* Exercise goal *
A stretch of the entries below is to be set down exactly, running from the line with "export BUFFER_PORTS_ARGS = -buffer_cell" through the line with "parameter int unsigned NUM_REQS", both included, and no other line.

[Data extracted from a collection]
Content starts

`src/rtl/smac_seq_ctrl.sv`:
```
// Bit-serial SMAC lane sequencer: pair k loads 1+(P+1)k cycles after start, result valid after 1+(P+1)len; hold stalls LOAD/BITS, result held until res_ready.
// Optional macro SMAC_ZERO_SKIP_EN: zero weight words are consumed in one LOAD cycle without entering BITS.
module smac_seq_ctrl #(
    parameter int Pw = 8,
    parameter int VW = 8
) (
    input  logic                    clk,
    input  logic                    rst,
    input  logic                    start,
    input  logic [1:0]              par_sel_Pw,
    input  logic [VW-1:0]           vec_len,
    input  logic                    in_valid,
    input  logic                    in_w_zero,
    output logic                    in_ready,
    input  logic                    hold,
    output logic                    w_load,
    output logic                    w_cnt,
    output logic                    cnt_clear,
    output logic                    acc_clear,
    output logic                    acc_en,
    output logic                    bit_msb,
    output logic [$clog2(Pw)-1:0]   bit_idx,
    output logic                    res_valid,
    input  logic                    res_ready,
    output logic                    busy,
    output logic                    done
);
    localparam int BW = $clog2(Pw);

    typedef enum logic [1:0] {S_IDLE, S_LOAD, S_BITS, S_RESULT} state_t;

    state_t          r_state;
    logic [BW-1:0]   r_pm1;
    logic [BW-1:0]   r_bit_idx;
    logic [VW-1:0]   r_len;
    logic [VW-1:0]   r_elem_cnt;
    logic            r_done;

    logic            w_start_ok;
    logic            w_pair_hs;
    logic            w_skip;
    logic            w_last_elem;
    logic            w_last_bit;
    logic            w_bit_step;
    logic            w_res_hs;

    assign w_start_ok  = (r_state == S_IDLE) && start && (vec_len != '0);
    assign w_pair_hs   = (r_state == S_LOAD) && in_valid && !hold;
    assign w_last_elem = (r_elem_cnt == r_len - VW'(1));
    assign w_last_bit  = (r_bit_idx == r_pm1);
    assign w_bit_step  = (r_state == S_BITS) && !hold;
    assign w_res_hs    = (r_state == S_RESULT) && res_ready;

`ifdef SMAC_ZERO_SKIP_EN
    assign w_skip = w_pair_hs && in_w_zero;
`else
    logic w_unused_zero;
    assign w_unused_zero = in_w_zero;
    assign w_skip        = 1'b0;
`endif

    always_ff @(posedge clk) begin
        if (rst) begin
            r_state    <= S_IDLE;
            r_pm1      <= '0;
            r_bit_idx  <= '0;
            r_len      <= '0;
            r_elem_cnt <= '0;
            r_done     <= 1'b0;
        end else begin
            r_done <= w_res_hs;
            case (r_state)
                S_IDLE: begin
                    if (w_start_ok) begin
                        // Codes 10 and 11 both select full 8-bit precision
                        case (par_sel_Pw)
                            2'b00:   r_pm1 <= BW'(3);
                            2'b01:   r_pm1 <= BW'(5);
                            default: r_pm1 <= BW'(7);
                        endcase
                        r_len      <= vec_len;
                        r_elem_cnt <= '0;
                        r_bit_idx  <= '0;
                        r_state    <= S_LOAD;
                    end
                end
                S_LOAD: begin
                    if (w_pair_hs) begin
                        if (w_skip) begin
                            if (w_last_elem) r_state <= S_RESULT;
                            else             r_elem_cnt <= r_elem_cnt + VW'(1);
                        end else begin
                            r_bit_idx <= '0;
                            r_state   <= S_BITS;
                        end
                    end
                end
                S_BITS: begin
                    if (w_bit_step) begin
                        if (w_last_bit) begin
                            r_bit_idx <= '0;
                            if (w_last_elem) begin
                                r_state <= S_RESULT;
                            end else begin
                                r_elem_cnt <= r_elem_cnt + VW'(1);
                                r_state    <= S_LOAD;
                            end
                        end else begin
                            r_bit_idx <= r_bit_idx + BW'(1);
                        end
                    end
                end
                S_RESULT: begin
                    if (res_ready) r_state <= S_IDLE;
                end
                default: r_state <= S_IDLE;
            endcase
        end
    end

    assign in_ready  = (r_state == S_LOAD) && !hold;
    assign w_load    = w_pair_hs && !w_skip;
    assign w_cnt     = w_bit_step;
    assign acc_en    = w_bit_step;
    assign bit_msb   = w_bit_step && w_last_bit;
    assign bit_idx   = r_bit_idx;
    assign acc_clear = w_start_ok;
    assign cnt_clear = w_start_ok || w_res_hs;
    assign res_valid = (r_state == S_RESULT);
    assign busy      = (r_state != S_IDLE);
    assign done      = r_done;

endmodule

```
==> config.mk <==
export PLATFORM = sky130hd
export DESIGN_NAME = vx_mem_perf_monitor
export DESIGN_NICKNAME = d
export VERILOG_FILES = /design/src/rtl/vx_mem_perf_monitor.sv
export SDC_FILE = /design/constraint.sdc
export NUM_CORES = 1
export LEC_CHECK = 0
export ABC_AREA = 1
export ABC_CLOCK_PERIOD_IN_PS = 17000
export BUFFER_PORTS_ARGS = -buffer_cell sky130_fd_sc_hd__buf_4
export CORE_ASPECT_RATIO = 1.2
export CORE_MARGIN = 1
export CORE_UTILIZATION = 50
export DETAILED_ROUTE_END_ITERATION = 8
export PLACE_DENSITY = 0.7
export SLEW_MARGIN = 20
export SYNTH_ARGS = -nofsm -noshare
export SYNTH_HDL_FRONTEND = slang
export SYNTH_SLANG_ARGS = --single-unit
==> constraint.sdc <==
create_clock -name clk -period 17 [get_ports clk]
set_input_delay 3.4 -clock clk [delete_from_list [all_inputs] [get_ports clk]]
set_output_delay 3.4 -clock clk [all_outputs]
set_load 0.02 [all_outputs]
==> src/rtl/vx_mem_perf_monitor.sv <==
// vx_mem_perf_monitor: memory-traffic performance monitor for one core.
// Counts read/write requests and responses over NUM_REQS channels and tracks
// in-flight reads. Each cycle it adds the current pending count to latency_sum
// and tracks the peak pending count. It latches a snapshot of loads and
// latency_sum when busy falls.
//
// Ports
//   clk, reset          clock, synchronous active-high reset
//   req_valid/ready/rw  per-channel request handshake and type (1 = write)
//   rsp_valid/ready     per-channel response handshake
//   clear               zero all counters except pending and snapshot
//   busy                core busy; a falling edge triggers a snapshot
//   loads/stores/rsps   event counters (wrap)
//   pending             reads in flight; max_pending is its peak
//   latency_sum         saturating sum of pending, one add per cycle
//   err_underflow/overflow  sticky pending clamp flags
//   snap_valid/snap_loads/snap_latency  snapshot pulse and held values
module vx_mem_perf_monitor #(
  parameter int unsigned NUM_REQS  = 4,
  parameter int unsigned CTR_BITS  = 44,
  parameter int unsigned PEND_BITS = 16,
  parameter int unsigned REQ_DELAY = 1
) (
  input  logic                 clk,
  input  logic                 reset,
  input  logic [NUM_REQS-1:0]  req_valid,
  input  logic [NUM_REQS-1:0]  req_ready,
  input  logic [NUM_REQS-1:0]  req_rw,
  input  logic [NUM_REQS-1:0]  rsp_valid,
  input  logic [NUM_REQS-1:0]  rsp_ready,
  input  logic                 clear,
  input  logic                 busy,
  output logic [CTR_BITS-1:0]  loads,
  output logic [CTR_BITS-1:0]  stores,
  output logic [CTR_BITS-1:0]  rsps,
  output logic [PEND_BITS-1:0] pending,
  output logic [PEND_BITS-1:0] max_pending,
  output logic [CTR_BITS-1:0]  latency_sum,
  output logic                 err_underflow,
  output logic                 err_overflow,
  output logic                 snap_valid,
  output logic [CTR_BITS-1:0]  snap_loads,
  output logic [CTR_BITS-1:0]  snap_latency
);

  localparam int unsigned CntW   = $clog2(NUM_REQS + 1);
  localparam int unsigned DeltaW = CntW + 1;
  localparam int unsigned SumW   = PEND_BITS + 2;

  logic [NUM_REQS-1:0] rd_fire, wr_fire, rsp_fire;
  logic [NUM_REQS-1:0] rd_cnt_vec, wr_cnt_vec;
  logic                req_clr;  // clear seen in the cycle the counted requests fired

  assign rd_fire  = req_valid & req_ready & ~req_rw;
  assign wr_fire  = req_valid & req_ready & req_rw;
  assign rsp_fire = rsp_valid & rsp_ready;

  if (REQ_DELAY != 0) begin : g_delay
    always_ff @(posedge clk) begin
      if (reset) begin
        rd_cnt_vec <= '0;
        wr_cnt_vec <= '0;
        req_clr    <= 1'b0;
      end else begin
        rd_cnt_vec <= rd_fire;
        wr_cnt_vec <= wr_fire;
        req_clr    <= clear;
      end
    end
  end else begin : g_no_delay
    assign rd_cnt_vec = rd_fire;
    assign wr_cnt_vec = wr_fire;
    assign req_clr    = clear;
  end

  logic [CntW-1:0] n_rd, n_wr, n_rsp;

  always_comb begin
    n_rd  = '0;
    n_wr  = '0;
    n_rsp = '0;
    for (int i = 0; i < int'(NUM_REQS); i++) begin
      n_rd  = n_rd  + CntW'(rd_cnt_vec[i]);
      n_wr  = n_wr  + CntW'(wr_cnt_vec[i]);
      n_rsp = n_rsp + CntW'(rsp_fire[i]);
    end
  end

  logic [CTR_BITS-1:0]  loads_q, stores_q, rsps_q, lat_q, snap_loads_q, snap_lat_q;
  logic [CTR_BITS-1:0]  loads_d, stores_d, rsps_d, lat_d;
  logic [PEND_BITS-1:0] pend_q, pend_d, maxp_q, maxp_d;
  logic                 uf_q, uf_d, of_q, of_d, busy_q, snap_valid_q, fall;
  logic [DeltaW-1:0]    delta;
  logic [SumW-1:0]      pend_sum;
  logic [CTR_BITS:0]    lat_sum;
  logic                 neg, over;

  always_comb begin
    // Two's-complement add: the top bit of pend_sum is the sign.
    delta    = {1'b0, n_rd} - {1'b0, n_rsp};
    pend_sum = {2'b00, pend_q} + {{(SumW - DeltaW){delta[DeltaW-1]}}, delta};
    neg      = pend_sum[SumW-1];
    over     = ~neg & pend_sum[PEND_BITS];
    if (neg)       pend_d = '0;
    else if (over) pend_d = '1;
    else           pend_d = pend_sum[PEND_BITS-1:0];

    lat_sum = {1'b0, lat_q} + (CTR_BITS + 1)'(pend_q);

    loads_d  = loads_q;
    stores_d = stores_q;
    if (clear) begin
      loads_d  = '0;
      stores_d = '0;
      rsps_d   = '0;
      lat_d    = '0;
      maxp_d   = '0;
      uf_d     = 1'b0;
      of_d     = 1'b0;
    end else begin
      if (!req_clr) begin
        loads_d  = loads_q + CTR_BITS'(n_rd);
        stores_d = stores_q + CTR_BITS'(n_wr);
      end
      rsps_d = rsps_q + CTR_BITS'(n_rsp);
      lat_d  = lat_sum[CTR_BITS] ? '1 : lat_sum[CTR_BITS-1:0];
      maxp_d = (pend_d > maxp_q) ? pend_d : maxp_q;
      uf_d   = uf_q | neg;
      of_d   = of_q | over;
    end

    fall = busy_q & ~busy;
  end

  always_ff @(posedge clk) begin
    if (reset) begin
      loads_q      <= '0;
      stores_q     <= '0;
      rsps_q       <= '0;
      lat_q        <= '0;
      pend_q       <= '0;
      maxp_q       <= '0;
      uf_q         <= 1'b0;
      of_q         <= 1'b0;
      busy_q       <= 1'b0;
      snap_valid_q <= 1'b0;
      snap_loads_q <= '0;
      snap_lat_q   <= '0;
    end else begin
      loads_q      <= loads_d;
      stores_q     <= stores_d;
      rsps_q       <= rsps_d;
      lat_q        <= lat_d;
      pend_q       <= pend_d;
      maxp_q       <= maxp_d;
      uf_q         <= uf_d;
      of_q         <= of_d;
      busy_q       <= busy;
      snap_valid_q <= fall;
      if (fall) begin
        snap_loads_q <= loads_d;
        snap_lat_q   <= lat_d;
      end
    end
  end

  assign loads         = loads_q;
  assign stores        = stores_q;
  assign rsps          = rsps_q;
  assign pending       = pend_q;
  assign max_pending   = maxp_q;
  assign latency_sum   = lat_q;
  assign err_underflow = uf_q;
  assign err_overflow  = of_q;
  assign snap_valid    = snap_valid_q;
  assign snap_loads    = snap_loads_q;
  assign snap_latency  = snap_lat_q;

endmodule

Content ends

* Completed exercise *
export BUFFER_PORTS_ARGS = -buffer_cell sky130_fd_sc_hd__buf_4
export CORE_ASPECT_RATIO = 1.2
export CORE_MARGIN = 1
export CORE_UTILIZATION = 50
export DETAILED_ROUTE_END_ITERATION = 8
export PLACE_DENSITY = 0.7
export SLEW_MARGIN = 20
export SYNTH_ARGS = -nofsm -noshare
export SYNTH_HDL_FRONTEND = slang
export SYNTH_SLANG_ARGS = --single-unit
==> constraint.sdc <==
create_clock -name clk -period 17 [get_ports clk]
set_input_delay 3.4 -clock clk [delete_from_list [all_inputs] [get_ports clk]]
set_output_delay 3.4 -clock clk [all_outputs]
set_load 0.02 [all_outputs]
==> src/rtl/vx_mem_perf_monitor.sv <==
// vx_mem_perf_monitor: memory-traffic performance monitor for one core.
// Counts read/write requests and responses over NUM_REQS channels and tracks
// in-flight reads. Each cycle it adds the current pending count to latency_sum
// and tracks the peak pending count. It latches a snapshot of loads and
// latency_sum when busy falls.
//
// Ports
//   clk, reset          clock, synchronous active-high reset
//   req_valid/ready/rw  per-channel request handshake and type (1 = write)
//   rsp_valid/ready     per-channel response handshake
//   clear               zero all counters except pending and snapshot
//   busy                core busy; a falling edge triggers a snapshot
//   loads/stores/rsps   event counters (wrap)
//   pending             reads in flight; max_pending is its peak
//   latency_sum         saturating sum of pending, one add per cycle
//   err_underflow/overflow  sticky pending clamp flags
//   snap_valid/snap_loads/snap_latency  snapshot pulse and held values
module vx_mem_perf_monitor #(
  parameter int unsigned NUM_REQS  = 4,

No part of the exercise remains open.